CHARLOTTESVILLE, VIRGINIA--Earl Washington, Jr. has been back in court this week, this time to convince a federal jury that a police investigator manipulated him into confessing to a crime that landed him in jail for 18 years and brought him to within a few days of execution before he was pardoned.

Washington, who is described as having mild mental retardation, was sentenced to receive the death penalty after confessing to the 1982 rape and murder or Rebecca Lynn Williams. He came within nine days of execution in 1993 before questions about the evidence cast enough doubt into his guilt that then-Governor L. Douglas Wilder commuted his sentence to life in prison. In February 2001, further DNA analysis caused then-Governor Jim Gilmore to pardon Washington and order his release.

The DNA evidence gathered at the crime scene pointed to Kenneth W. Tinsley, who is currently serving two life terms in prison for an unrelated rape. Tinsley has not been charged in the Williams case. Investigators have not removed Washington as a suspect.

Washington, 45, is suing the estate of State Police Special Agent Curtis Wilmore, who died in 1994. Washington and his attorney, Peter Neufeld, claim that in 1983, Wilmore asked him leading questions and pressured him to confess.

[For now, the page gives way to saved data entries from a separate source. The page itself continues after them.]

$ cat src/flat_wrapper.sv
// flat-port wrapper written by rule: the top's interface ports become plain ports
module alu_share_arbiter_flat 
#(
  parameter int DATA_WIDTH    = 32,
  parameter int OPCODE_LENGTH = 4
)
  (clk, rst_n, bus_req_valid, bus_req_op, bus_req_a, bus_req_b, bus_resp_ready, bus_alu_result, bus_req_ready, bus_resp_valid, bus_resp_result, bus_alu_srca, bus_alu_srcb, bus_alu_operation, bus_busy);
  alu_share_arbiter_if #(.DATA_WIDTH(DATA_WIDTH), .OPCODE_LENGTH(OPCODE_LENGTH)) bus_i ();
  input logic clk;
  input logic rst_n;
  input wire logic [$bits(bus_i.req_valid)-1:0] bus_req_valid;
  input wire logic [$bits(bus_i.req_op)-1:0] bus_req_op;
  input wire logic [$bits(bus_i.req_a)-1:0] bus_req_a;
  input wire logic [$bits(bus_i.req_b)-1:0] bus_req_b;
  input wire logic [$bits(bus_i.resp_ready)-1:0] bus_resp_ready;
  input wire logic [$bits(bus_i.alu_result)-1:0] bus_alu_result;
  output wire logic [$bits(bus_i.req_ready)-1:0] bus_req_ready;
  output wire logic [$bits(bus_i.resp_valid)-1:0] bus_resp_valid;
  output wire logic [$bits(bus_i.resp_result)-1:0] bus_resp_result;
  output wire logic [$bits(bus_i.alu_srca)-1:0] bus_alu_srca;
  output wire logic [$bits(bus_i.alu_srcb)-1:0] bus_alu_srcb;
  output wire logic [$bits(bus_i.alu_operation)-1:0] bus_alu_operation;
  output wire logic [$bits(bus_i.busy)-1:0] bus_busy;
  assign bus_i.req_valid = bus_req_valid;
  assign bus_i.req_op = bus_req_op;
  assign bus_i.req_a = bus_req_a;
  assign bus_i.req_b = bus_req_b;
  assign bus_i.resp_ready = bus_resp_ready;
  assign bus_i.alu_result = bus_alu_result;
  assign bus_req_ready = bus_i.req_ready;
  assign bus_resp_valid = bus_i.resp_valid;
  assign bus_resp_result = bus_i.resp_result;
  assign bus_alu_srca = bus_i.alu_srca;
  assign bus_alu_srcb = bus_i.alu_srcb;
  assign bus_alu_operation = bus_i.alu_operation;
  assign bus_busy = bus_i.busy;
  alu_share_arbiter #(.DATA_WIDTH(DATA_WIDTH), .OPCODE_LENGTH(OPCODE_LENGTH)) u_core (.clk(clk), .rst_n(rst_n), .bus(bus_i));
endmodule
$ cat config.mk
export PLATFORM = sky130hd
export DESIGN_NAME = alu_share_arbiter_flat
export DESIGN_NICKNAME = d
export VERILOG_FILES = /design/src/rtl/alu_share_arbiter_if.sv /design/src/rtl/alu_share_arbiter.sv /design/src/flat_wrapper.sv
export SDC_FILE = /design/constraint.sdc
export NUM_CORES = 1
export LEC_CHECK = 0
export CORE_MARGIN = 2
export CORE_UTILIZATION = 37
export CTS_CLUSTER_DIAMETER = 200
export DETAILED_ROUTE_END_ITERATION = 12
export PLACE_DENSITY = 0.82
export SKIP_CTS_REPAIR_TIMING = 1
export SLEW_MARGIN = 40
export SYNTH_ARGS = -nofsm -noshare
export SYNTH_HDL_FRONTEND = slang
export SYNTH_SLANG_ARGS = --single-unit
$ cat constraint.sdc
create_clock -name clk -period 2.3 [get_ports clk]
set_clock_uncertainty 0.1 [all_clocks]
set_input_delay 0.23 -clock clk [delete_from_list [all_inputs] [get_ports clk]]
set_output_delay 0.23 -clock clk [all_outputs]
set_load 0.03 [all_outputs]
==> config.mk <==
export PLATFORM = sky130hd
export DESIGN_NAME = vga_fb_reader_flat
export DESIGN_NICKNAME = d
export VERILOG_FILES = /design/src/rtl/vga_fb_reader_if.sv /design/src/rtl/vga_fb_reader.sv /design/src/flat_wrapper.sv
export SDC_FILE = /design/constraint.sdc
export NUM_CORES = 1
export LEC_CHECK = 0
export CORE_MARGIN = 2
export CORE_UTILIZATION = 25
export CTS_BUF_LIST = sky130_fd_sc_hd__clkbuf_4
export DETAILED_ROUTE_END_ITERATION = 8
export GPL_TIMING_DRIVEN = 0
export SYNTH_ARGS = -nofsm -noshare
export SYNTH_HDL_FRONTEND = slang
export SYNTH_SLANG_ARGS = --single-unit
==> constraint.sdc <==
create_clock -name clk -period 3.1 [get_ports clk]
set_input_delay 0.62 -clock clk [delete_from_list [all_inputs] [get_ports clk]]
set_output_delay 0.62 -clock clk [all_outputs]
set_load 0.005 [all_outputs]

They point out several inconsistencies in the confession, including Washington's statements that 19-year-old Williams was black, that he stabbed her twice, and that they were alone when he killed her. The white woman was actually stabbed 38 times in front of two of her children.

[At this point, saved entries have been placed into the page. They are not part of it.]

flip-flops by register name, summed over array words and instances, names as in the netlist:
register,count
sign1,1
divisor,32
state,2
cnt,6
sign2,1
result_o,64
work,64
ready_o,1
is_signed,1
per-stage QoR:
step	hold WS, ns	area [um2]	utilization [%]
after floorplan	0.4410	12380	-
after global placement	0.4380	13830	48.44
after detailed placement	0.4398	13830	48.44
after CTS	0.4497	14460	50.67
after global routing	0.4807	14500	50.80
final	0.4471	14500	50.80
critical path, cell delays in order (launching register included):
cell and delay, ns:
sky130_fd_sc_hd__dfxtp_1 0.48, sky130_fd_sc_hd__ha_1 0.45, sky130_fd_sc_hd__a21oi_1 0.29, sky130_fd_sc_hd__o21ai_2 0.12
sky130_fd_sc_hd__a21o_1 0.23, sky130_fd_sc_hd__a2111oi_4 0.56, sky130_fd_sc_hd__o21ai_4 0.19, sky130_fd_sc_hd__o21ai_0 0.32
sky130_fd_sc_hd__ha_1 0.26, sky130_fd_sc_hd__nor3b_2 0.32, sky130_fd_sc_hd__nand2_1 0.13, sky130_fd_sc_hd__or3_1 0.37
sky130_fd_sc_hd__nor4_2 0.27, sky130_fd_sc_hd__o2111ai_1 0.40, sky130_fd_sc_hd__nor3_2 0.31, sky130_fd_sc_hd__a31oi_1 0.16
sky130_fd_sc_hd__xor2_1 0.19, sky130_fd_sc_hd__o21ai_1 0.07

"I'd like people to know, like I been saying all these years, that I am an innocent man," Washington told the Times-Dispatch earlier this week. "I want to see the jury do the right thing. I know I was wronged."

On Tuesday, criminal psychologist Richard Leo testified that children and people who have disabilities like Washington's are easily manipulated by authority figures, such as police officers, in order to please them and to lessen the stress of the interrogation process.

Leo also said such people often try to hide the fact that they do not understand what the long-term consequences of their confessions might be.

William G. Broaddus, who represents Wilmore's estate, suggested that Washington was somewhat responsible for at least initially going along with the confession.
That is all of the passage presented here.